Comprehensive glycosylation profiling of IgG and IgG-fusion proteins by top-down MS with multiple fragmentation techniques

Bao Quoc Tran, Christopher Barton, Jinhua Feng, Aimee Sandjong, Sung Hwan Yoon, Shivangi Awasthi, Tao Liang, Mohd M. Khan, David P A Kilgour, David R. Goodlett*, Young Ah Goo

*Corresponding author for this work

Research output: Contribution to journalArticlepeer-review

37 Scopus citations

Abstract

We employed top- and middle-down analyses with multiple fragmentation techniques including electron transfer dissociation (ETD), electron capture dissociation (ECD), and matrix-assisted laser desorption ionization in-source decay (MALDI-ISD) for characterization of a reference monoclonal antibody (mAb) IgG1 and a fusion IgG protein. Fourier transform ion cyclotron resonance (FT-ICR) or high performance liquid chromatography electrospray ionization (HPLC-ESI) on an Orbitrap was employed. These experiments provided a comprehensive view on the protein species; especially for different glycosylation level in these two proteins, which showed good agreement with oligosaccharide profiling. Top- and middle-down MS provided additional information regarding glycosylation sites and different combinational protein species that were not available from oligosaccharide mapping or conventional bottom-up analysis. Finally, incorporating a limited enzymatic digestion by immunoglobulin G-degrading enzyme of Streptococcus pyogene (IdeS) with MALDI-ISD analysis enabled extended sequence coverage of the internal region of protein without pre-fractionation.

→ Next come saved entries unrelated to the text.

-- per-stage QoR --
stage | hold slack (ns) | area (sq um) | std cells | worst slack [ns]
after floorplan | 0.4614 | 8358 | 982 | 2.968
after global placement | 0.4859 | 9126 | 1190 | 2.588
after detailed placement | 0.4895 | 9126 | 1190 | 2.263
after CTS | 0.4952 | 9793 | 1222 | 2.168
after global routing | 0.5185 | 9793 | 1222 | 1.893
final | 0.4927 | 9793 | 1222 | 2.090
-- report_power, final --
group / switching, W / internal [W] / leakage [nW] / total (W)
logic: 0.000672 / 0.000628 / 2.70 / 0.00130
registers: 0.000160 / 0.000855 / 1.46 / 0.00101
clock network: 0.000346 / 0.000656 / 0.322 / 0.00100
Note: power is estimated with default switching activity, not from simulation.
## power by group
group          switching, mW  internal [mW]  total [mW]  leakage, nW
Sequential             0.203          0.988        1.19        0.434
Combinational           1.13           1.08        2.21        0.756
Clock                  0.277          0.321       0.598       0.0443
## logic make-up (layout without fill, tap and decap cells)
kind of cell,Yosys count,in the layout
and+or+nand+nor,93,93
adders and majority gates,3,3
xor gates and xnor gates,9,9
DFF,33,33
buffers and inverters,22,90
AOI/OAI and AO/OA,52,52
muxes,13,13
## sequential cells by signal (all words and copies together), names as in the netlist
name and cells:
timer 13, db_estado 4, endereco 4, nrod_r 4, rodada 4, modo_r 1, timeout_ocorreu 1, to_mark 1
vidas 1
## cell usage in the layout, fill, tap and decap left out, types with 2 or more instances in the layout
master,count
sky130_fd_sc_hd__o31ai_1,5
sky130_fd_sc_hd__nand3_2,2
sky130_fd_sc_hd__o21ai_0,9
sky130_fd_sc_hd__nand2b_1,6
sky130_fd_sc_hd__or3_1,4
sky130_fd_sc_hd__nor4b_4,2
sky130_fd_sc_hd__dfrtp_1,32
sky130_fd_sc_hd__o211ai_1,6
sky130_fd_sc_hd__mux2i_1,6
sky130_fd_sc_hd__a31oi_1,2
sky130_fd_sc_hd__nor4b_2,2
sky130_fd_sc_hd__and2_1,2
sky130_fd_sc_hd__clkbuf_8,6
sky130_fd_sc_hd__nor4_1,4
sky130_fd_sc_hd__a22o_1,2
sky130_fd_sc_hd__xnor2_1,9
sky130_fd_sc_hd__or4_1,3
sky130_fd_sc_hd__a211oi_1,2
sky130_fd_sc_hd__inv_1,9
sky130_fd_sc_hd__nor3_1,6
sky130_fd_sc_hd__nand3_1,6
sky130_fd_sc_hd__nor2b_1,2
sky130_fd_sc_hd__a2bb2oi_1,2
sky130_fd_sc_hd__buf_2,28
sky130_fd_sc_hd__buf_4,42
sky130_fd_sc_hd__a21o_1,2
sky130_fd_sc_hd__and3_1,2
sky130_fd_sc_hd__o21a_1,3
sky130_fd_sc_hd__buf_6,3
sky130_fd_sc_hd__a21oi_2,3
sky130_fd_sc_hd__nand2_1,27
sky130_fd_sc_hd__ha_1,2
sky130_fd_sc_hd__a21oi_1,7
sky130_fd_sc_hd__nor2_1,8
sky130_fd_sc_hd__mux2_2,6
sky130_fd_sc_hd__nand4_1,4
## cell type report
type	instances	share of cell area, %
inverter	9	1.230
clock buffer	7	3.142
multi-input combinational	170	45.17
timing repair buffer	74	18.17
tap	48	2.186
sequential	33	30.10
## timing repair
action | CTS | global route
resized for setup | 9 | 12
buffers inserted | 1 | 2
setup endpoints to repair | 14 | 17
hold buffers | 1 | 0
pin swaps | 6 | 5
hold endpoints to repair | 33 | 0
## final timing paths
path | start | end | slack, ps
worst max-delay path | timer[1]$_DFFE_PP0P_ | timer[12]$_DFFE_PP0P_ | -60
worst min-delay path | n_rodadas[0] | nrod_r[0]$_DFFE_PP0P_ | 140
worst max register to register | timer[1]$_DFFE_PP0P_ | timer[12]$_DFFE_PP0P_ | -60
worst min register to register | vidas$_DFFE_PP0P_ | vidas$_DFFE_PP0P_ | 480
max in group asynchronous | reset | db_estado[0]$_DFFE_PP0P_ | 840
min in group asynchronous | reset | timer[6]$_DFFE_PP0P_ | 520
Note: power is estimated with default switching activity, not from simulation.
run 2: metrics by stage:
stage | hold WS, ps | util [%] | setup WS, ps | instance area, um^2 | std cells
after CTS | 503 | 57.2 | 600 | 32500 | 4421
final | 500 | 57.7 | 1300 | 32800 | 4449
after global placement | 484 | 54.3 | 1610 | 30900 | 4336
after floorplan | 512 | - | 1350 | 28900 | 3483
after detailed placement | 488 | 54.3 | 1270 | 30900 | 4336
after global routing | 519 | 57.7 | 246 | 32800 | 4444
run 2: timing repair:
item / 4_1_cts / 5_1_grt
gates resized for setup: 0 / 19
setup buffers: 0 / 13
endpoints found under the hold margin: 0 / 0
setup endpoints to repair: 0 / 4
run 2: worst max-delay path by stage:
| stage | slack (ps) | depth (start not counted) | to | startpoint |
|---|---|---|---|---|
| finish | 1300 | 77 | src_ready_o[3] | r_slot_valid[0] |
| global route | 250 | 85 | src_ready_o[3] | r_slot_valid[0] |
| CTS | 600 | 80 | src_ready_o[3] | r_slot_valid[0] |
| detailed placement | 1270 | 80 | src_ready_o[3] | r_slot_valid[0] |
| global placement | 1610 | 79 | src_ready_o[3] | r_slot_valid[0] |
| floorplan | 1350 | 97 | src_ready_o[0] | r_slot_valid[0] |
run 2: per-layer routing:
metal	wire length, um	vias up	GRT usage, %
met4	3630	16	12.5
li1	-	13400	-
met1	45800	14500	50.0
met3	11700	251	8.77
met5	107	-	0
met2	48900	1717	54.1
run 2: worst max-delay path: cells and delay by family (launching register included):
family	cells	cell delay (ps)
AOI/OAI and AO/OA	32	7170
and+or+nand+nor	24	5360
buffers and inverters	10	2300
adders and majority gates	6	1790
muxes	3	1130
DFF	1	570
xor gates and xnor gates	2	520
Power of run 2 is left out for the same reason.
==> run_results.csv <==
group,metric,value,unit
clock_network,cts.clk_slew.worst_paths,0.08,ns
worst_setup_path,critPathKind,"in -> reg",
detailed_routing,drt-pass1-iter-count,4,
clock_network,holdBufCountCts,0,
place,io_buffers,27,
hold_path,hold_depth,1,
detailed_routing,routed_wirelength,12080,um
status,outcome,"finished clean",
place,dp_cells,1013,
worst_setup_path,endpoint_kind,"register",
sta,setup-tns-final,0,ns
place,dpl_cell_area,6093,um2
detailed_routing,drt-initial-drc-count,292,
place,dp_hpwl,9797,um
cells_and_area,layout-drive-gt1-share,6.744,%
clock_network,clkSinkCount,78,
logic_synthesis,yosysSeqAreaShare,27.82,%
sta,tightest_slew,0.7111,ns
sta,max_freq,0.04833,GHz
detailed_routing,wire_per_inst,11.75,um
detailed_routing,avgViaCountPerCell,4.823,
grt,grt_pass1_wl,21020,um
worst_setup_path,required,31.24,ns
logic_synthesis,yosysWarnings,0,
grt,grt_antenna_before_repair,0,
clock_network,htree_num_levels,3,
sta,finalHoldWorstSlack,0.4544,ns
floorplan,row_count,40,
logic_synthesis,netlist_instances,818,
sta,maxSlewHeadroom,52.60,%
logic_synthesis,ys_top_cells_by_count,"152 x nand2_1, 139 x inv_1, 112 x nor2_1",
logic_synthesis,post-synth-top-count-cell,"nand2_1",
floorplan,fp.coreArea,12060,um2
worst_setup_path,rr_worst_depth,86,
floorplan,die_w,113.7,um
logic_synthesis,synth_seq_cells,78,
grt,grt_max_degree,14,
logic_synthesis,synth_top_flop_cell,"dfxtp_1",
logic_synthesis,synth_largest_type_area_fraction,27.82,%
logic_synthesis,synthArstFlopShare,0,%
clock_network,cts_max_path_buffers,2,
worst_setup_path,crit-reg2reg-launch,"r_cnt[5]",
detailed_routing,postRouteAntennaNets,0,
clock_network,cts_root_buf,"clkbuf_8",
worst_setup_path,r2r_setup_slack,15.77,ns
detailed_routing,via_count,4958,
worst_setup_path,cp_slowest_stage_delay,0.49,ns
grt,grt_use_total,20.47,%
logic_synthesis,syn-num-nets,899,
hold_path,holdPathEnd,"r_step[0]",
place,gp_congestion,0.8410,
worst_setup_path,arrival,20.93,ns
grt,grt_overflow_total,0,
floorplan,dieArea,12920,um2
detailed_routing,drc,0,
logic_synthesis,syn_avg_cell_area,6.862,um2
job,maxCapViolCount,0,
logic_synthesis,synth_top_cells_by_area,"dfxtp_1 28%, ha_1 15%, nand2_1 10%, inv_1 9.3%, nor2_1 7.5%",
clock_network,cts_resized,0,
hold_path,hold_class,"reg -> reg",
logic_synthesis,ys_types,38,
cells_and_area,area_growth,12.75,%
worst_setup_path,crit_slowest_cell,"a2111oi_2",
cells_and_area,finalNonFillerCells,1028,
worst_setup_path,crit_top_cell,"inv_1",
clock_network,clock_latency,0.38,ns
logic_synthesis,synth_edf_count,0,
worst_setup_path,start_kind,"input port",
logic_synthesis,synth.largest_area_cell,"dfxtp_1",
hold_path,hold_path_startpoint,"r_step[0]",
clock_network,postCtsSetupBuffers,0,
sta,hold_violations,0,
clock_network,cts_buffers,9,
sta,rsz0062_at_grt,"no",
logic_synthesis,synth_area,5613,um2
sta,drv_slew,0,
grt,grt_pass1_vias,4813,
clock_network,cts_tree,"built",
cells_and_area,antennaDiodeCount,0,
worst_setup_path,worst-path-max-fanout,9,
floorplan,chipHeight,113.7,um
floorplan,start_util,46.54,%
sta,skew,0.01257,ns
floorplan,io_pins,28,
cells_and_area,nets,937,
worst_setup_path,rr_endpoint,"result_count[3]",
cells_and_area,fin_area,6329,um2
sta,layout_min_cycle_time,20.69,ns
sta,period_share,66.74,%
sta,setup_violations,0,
**src/rtl/reg_bank_dump.sv**
```systemverilog
// 16x16 register bank with two async read ports and a valid/ready dump streamer (R0 first).
// Define REG_DUMP_CHECKSUM_EN to append an XOR checksum word to each dump.
module reg_bank_dump #(
  parameter int WIDTH  = 16,
  parameter int DEPTH  = 16,
  parameter int ADDR_W = 4
) (
  input  logic              Clk,
  input  logic              Reset,
  input  logic              Wr_En,
  input  logic [ADDR_W-1:0] Wr_Addr,
  input  logic [WIDTH-1:0]  Wr_Data,
  input  logic [ADDR_W-1:0] Rd_Addr_A,
  output logic [WIDTH-1:0]  Rd_Data_A,
  input  logic [ADDR_W-1:0] Rd_Addr_B,
  output logic [WIDTH-1:0]  Rd_Data_B,
  input  logic              Dump_Start,
  input  logic              Dump_Ready,
  output logic              Dump_Valid,
  output logic [WIDTH-1:0]  Dump_Data,
  output logic              Dump_Busy,
  output logic              Dump_Done
);
  localparam logic [ADDR_W-1:0] LAST = ADDR_W'(DEPTH - 1);

  typedef enum logic [1:0] {
    IDLE = 2'd0,
    SEND = 2'd1,
`ifdef REG_DUMP_CHECKSUM_EN
    CSUM = 2'd3,
`endif
    DONE = 2'd2
  } state_t;

  state_t                        state, state_nxt;
  logic [DEPTH-1:0][WIDTH-1:0]   bank;
  logic [ADDR_W-1:0]             idx, idx_inc;
  logic [WIDTH-1:0]              data_q;
  logic                          accept;
`ifdef REG_DUMP_CHECKSUM_EN
  logic [WIDTH-1:0]              csum;
`endif

  assign Rd_Data_A = bank[Rd_Addr_A];
  assign Rd_Data_B = bank[Rd_Addr_B];
  assign Dump_Data = data_q;
  assign accept    = Dump_Valid & Dump_Ready;
  assign idx_inc   = idx + 1'b1;

  always_ff @(posedge Clk or posedge Reset) begin
    if (Reset) bank <= '0;
    else if (Wr_En) bank[Wr_Addr] <= Wr_Data;
  end

  always_ff @(posedge Clk or posedge Reset) begin
    if (Reset) state <= IDLE;
    else       state <= state_nxt;
  end

  always_comb begin
    state_nxt  = state;
    Dump_Valid = 1'b0;
    Dump_Busy  = 1'b0;
    Dump_Done  = 1'b0;
    case (state)
      IDLE: if (Dump_Start) state_nxt = SEND;
      SEND: begin
        Dump_Valid = 1'b1;
        Dump_Busy  = 1'b1;
`ifdef REG_DUMP_CHECKSUM_EN
        if (Dump_Ready && idx == LAST) state_nxt = CSUM;
`else
        if (Dump_Ready && idx == LAST) state_nxt = DONE;
`endif
      end
`ifdef REG_DUMP_CHECKSUM_EN
      CSUM: begin
        Dump_Valid = 1'b1;
        Dump_Busy  = 1'b1;
        if (Dump_Ready) state_nxt = DONE;
      end
`endif
      DONE: begin
        Dump_Done = 1'b1;
        state_nxt = IDLE;
      end
      default: state_nxt = IDLE;
    endcase
  end

  // data_q only loads on start or accept, so writes never disturb a presented word
  always_ff @(posedge Clk or posedge Reset) begin
    if (Reset) begin
      idx    <= '0;
      data_q <= '0;
`ifdef REG_DUMP_CHECKSUM_EN
      csum   <= '0;
`endif
    end else if (state == IDLE) begin
      if (Dump_Start) begin
        idx    <= '0;
        data_q <= bank[0];
`ifdef REG_DUMP_CHECKSUM_EN
        csum   <= '0;
`endif
      end
    end else if (state == SEND && accept) begin
`ifdef REG_DUMP_CHECKSUM_EN
      csum <= csum ^ data_q;
`endif
      if (idx == LAST) begin
`ifdef REG_DUMP_CHECKSUM_EN
        data_q <= csum ^ data_q;
`endif
      end else begin
        idx    <= idx_inc;
        data_q <= bank[idx_inc];
      end
    end
  end
endmodule

```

Biological significance: Oligosaccharide profiling together with top- and middle-down methods enabled: 1) detection of heterogeneous glycosylated protein species and sites in intact IgG1 and fusion proteins with high mass accuracy, 2) estimation of relative abundance levels of protein species in the sample, 3) confirmation of the protein termini structural information, and 4) improved sequence coverage by MALDI-ISD analysis for the internal regions of the proteins without sample pre-fractionation.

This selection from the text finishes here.